◆ **DATA IN THIS EXERCISE**
# # # #

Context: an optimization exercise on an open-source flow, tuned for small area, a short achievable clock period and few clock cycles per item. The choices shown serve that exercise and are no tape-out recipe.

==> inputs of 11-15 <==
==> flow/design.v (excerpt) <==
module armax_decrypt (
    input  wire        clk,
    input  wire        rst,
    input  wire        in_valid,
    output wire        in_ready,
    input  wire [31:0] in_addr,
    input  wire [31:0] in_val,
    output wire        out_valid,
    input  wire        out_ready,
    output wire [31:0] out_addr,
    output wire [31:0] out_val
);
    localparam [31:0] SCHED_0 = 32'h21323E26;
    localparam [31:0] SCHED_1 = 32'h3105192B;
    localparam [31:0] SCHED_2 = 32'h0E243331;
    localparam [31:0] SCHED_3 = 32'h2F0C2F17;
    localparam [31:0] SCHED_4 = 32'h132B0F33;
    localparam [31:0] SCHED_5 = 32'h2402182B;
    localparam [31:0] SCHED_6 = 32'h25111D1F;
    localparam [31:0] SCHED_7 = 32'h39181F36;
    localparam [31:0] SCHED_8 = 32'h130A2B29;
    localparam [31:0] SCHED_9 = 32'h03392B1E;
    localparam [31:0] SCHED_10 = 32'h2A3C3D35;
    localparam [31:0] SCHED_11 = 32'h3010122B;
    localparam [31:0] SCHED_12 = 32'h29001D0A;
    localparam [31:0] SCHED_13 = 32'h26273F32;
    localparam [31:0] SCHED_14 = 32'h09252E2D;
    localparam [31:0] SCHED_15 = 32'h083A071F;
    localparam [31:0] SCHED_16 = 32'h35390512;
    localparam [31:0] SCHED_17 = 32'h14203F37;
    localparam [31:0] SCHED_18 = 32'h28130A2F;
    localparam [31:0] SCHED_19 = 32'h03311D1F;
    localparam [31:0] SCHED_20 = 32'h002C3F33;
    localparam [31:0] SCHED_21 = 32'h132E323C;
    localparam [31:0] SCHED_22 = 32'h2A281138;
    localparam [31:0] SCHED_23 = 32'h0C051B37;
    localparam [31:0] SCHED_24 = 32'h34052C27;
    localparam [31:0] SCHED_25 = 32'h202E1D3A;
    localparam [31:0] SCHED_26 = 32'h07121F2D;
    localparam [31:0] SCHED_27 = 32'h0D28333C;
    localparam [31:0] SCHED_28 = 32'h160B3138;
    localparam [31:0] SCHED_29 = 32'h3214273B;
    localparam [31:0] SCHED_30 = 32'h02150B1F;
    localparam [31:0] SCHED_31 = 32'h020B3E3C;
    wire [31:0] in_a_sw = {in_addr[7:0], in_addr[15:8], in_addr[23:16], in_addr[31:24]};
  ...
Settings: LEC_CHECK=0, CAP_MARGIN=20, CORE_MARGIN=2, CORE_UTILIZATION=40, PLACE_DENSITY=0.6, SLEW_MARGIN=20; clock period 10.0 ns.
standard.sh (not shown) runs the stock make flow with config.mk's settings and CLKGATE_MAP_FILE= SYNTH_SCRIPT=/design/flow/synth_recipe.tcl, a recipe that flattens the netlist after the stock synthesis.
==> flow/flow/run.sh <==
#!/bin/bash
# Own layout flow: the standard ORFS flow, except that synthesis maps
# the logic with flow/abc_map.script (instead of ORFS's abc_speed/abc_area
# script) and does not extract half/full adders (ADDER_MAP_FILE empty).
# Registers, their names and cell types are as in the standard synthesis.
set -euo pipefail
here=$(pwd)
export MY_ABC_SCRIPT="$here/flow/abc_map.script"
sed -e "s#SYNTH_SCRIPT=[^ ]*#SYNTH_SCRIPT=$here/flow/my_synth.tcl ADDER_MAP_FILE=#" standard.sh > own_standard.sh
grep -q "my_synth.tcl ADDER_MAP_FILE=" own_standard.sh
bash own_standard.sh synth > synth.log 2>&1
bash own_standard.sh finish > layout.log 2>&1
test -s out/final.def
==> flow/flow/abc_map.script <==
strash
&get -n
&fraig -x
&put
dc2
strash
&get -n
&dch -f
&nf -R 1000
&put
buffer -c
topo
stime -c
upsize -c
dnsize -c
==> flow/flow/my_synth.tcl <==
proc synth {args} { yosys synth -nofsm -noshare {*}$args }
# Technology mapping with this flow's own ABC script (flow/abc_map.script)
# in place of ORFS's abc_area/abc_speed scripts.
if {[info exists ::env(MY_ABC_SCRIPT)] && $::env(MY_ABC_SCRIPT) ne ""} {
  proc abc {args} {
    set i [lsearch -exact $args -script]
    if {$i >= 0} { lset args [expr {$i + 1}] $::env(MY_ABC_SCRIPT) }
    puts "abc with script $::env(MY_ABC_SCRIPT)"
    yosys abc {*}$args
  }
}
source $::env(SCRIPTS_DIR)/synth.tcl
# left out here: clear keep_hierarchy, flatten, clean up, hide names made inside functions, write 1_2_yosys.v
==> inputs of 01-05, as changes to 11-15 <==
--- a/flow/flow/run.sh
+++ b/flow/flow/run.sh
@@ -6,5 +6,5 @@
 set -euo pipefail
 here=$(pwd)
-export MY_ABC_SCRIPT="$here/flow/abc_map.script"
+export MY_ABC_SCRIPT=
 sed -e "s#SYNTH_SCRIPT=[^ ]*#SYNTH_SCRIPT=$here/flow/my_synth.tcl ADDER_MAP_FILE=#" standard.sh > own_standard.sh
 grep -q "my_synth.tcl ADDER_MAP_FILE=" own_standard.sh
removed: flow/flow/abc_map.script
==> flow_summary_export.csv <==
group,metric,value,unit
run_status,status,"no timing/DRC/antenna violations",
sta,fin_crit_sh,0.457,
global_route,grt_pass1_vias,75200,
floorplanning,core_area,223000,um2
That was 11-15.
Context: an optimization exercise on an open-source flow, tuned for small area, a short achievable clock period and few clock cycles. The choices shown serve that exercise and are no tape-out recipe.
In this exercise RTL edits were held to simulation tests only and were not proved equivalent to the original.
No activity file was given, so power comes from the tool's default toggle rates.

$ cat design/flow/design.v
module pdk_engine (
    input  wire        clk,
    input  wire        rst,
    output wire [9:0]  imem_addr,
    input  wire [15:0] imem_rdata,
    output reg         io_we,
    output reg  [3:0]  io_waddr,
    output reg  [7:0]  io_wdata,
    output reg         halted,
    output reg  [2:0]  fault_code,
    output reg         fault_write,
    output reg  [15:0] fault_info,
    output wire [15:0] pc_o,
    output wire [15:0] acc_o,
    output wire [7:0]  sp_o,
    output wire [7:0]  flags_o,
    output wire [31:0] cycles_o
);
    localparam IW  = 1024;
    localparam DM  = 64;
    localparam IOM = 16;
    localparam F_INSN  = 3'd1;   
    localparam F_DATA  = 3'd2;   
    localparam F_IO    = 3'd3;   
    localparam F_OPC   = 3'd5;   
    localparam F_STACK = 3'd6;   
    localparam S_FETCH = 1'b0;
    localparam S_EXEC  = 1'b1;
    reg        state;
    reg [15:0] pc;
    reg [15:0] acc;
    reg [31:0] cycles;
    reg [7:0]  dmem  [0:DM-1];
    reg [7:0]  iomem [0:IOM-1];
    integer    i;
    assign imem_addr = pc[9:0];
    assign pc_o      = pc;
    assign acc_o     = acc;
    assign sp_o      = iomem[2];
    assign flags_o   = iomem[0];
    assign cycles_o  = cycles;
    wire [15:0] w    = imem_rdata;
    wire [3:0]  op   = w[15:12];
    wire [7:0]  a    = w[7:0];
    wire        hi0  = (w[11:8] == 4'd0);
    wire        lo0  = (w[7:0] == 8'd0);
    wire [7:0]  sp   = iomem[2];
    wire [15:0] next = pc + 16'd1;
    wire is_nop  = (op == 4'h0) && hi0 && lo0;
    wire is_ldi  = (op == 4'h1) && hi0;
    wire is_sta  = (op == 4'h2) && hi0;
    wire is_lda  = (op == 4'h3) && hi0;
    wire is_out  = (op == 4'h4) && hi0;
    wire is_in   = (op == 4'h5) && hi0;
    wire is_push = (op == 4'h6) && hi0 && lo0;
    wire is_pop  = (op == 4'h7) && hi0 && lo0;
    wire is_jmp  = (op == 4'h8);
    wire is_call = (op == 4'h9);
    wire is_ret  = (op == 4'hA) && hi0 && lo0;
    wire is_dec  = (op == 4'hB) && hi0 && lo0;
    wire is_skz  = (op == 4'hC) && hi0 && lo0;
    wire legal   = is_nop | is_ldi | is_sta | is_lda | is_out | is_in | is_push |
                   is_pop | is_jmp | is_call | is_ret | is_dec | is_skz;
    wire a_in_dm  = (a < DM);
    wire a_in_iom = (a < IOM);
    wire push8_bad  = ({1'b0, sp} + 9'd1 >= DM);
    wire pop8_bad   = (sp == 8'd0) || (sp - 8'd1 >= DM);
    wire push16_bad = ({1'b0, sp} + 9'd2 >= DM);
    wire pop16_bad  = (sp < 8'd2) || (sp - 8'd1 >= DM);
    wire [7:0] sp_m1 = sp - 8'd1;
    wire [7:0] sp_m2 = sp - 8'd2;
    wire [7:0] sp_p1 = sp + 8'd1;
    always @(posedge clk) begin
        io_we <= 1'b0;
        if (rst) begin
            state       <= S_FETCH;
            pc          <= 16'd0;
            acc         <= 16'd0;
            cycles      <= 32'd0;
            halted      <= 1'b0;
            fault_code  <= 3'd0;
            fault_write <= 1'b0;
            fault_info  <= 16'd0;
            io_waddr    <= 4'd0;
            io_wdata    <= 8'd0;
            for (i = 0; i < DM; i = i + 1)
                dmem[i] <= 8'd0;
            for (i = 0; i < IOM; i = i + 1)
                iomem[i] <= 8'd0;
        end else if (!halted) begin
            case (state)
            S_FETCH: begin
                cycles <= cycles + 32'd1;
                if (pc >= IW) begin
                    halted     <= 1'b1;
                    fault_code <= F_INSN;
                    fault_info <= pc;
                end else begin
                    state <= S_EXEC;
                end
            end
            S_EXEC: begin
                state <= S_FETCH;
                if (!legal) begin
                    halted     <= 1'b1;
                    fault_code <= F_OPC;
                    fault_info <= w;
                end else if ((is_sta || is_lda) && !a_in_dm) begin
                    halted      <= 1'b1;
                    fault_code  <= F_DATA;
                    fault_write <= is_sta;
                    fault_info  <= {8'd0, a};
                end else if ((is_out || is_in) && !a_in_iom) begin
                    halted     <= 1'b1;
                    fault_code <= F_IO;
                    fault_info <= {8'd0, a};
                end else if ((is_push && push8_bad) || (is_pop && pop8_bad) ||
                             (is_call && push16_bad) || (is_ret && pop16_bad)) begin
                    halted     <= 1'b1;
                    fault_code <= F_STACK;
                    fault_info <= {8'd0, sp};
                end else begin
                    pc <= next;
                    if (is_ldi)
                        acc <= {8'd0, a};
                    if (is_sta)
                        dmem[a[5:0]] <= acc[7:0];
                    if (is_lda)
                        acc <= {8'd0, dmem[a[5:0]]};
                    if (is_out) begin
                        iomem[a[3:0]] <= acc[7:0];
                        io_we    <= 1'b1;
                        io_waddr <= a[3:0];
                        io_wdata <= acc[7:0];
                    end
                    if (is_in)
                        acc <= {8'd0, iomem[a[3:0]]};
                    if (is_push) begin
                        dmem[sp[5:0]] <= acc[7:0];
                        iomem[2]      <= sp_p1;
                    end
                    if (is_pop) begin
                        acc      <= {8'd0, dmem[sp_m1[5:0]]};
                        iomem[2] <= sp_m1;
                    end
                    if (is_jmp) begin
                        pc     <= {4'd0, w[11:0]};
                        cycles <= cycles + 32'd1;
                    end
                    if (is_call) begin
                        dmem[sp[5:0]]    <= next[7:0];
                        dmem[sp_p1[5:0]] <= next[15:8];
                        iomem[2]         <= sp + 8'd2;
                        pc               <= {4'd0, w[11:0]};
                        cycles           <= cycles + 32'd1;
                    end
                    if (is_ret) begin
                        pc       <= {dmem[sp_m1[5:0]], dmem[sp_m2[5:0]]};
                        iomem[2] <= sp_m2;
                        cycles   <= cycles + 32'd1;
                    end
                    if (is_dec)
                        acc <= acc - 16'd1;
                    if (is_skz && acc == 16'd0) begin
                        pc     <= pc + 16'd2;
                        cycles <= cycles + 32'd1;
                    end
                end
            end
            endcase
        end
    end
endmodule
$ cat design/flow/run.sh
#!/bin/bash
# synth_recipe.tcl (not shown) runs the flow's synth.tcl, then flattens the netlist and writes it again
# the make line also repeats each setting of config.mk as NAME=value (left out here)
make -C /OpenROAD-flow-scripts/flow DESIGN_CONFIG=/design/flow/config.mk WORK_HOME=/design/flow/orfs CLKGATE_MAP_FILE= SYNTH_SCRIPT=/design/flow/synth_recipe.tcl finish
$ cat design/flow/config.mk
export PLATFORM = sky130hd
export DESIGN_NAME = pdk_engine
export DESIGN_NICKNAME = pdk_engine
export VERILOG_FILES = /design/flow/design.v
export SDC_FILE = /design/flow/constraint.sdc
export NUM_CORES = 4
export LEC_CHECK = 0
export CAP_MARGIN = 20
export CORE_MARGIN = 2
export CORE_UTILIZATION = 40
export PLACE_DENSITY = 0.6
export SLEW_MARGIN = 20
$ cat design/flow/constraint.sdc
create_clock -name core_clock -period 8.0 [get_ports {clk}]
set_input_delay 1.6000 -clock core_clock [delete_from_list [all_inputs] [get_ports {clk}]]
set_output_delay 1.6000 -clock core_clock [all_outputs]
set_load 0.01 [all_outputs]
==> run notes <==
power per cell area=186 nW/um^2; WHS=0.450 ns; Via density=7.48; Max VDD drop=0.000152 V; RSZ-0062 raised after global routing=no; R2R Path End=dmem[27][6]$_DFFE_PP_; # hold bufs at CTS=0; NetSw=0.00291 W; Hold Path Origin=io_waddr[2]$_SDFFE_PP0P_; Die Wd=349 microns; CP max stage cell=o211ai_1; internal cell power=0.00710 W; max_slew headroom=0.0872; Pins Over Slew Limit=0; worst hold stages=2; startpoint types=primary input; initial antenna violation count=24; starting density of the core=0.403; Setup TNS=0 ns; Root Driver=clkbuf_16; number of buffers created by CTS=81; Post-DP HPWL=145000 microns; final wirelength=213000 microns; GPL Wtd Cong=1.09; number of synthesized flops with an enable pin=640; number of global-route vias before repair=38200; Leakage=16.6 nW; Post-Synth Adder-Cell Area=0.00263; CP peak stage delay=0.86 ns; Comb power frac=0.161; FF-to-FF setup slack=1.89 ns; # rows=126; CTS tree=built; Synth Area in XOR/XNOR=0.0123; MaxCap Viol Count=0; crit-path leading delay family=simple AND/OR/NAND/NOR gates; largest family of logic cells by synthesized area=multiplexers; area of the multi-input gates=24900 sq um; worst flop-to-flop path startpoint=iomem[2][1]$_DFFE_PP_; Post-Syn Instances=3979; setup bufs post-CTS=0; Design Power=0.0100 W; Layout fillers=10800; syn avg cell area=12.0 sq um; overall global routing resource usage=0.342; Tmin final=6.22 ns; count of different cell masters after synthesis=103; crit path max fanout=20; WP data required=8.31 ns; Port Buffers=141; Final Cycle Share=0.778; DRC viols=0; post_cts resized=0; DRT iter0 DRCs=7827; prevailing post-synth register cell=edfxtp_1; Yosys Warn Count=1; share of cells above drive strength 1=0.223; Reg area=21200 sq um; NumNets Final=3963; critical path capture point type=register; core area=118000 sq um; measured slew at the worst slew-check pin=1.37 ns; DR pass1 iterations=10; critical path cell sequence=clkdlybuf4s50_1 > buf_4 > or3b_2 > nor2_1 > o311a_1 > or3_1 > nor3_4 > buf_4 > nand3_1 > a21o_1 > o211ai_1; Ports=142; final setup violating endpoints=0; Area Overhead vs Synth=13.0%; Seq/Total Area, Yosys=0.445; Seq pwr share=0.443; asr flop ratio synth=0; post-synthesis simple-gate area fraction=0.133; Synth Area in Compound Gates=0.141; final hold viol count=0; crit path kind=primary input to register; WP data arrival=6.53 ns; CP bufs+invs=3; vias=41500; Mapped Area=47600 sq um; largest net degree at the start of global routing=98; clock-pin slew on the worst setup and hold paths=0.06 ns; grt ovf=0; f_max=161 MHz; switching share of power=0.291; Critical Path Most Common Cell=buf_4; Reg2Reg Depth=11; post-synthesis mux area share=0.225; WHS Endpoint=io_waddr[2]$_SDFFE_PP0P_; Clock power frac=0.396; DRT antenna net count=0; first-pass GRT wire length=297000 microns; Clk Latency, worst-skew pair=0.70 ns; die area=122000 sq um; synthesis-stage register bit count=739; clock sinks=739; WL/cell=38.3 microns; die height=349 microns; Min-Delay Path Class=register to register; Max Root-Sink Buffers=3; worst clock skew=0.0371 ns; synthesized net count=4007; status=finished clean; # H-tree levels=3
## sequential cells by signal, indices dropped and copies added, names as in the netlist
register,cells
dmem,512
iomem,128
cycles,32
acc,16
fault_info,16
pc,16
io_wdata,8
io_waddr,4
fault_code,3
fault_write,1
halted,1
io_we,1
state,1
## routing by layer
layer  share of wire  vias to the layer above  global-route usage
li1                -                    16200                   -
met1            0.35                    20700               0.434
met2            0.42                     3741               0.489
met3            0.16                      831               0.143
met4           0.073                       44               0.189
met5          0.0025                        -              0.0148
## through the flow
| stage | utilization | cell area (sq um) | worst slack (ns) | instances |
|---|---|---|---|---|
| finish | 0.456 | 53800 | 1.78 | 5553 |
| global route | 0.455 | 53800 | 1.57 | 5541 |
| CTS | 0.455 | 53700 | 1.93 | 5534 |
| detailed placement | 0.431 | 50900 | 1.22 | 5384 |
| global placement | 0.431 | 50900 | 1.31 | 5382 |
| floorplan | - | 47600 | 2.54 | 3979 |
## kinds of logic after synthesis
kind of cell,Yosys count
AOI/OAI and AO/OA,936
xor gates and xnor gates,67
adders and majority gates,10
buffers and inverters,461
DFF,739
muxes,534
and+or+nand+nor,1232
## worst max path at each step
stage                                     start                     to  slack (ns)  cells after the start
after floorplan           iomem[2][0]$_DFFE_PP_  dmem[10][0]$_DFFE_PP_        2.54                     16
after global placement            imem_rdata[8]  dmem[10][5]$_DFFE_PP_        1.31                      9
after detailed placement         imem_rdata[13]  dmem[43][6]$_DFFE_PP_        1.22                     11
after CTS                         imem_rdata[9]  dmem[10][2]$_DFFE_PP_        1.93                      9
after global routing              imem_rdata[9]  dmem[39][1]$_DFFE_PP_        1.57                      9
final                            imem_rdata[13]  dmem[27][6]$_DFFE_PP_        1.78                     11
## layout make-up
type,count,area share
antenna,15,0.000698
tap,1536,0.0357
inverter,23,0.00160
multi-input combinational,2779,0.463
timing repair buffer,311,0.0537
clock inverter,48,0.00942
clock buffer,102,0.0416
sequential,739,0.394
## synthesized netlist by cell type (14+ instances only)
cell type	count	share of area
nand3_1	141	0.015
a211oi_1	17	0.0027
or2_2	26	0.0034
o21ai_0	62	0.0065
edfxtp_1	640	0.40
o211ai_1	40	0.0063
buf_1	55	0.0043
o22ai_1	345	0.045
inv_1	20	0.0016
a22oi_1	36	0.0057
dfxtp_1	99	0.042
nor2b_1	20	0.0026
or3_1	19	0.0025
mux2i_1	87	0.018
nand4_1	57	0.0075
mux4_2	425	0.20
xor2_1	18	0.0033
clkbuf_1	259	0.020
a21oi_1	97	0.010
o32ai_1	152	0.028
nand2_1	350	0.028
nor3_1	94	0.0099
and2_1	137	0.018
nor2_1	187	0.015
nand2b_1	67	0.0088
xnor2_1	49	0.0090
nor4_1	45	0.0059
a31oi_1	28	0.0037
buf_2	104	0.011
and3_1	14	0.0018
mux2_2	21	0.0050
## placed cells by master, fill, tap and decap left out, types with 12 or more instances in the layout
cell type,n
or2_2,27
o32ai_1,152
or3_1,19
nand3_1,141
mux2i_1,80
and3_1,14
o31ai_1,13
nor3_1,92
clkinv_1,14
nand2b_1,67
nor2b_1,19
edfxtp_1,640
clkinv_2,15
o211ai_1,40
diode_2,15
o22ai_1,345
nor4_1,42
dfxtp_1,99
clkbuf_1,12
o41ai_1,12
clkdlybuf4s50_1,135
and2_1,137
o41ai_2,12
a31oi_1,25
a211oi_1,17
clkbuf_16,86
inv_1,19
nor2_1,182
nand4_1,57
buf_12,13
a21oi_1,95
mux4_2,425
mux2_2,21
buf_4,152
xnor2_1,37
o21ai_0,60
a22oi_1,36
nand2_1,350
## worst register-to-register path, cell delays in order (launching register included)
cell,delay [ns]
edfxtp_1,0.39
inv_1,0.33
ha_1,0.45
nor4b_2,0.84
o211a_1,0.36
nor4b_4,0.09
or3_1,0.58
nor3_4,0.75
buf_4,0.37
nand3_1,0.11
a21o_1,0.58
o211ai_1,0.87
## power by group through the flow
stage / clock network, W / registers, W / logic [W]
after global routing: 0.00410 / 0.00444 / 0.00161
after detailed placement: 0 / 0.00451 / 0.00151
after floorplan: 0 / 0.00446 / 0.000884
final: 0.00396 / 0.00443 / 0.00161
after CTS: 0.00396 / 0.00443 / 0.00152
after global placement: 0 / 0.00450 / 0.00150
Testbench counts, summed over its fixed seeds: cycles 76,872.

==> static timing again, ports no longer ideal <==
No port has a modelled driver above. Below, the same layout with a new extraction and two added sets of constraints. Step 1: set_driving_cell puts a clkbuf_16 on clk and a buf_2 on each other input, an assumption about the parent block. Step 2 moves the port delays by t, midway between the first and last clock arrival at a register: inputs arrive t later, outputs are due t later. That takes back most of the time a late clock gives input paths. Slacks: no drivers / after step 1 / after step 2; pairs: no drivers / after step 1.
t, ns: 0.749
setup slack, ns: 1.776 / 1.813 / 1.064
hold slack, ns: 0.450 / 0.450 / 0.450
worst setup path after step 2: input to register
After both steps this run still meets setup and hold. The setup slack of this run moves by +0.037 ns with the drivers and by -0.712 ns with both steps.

# # # #

◆ **ACTIVITY**
Give again, word for word, the records from their first line to the one with "localparam [31:0] SCHED_6 = 32'h25111D1F;", and leave out all else.

◆ **SOLUTION BELOW**
Context: an optimization exercise on an open-source flow, tuned for small area, a short achievable clock period and few clock cycles per item. The choices shown serve that exercise and are no tape-out recipe.

==> inputs of 11-15 <==
==> flow/design.v (excerpt) <==
module armax_decrypt (
    input  wire        clk,
    input  wire        rst,
    input  wire        in_valid,
    output wire        in_ready,
    input  wire [31:0] in_addr,
    input  wire [31:0] in_val,
    output wire        out_valid,
    input  wire        out_ready,
    output wire [31:0] out_addr,
    output wire [31:0] out_val
);
    localparam [31:0] SCHED_0 = 32'h21323E26;
    localparam [31:0] SCHED_1 = 32'h3105192B;
    localparam [31:0] SCHED_2 = 32'h0E243331;
    localparam [31:0] SCHED_3 = 32'h2F0C2F17;
    localparam [31:0] SCHED_4 = 32'h132B0F33;
    localparam [31:0] SCHED_5 = 32'h2402182B;
    localparam [31:0] SCHED_6 = 32'h25111D1F;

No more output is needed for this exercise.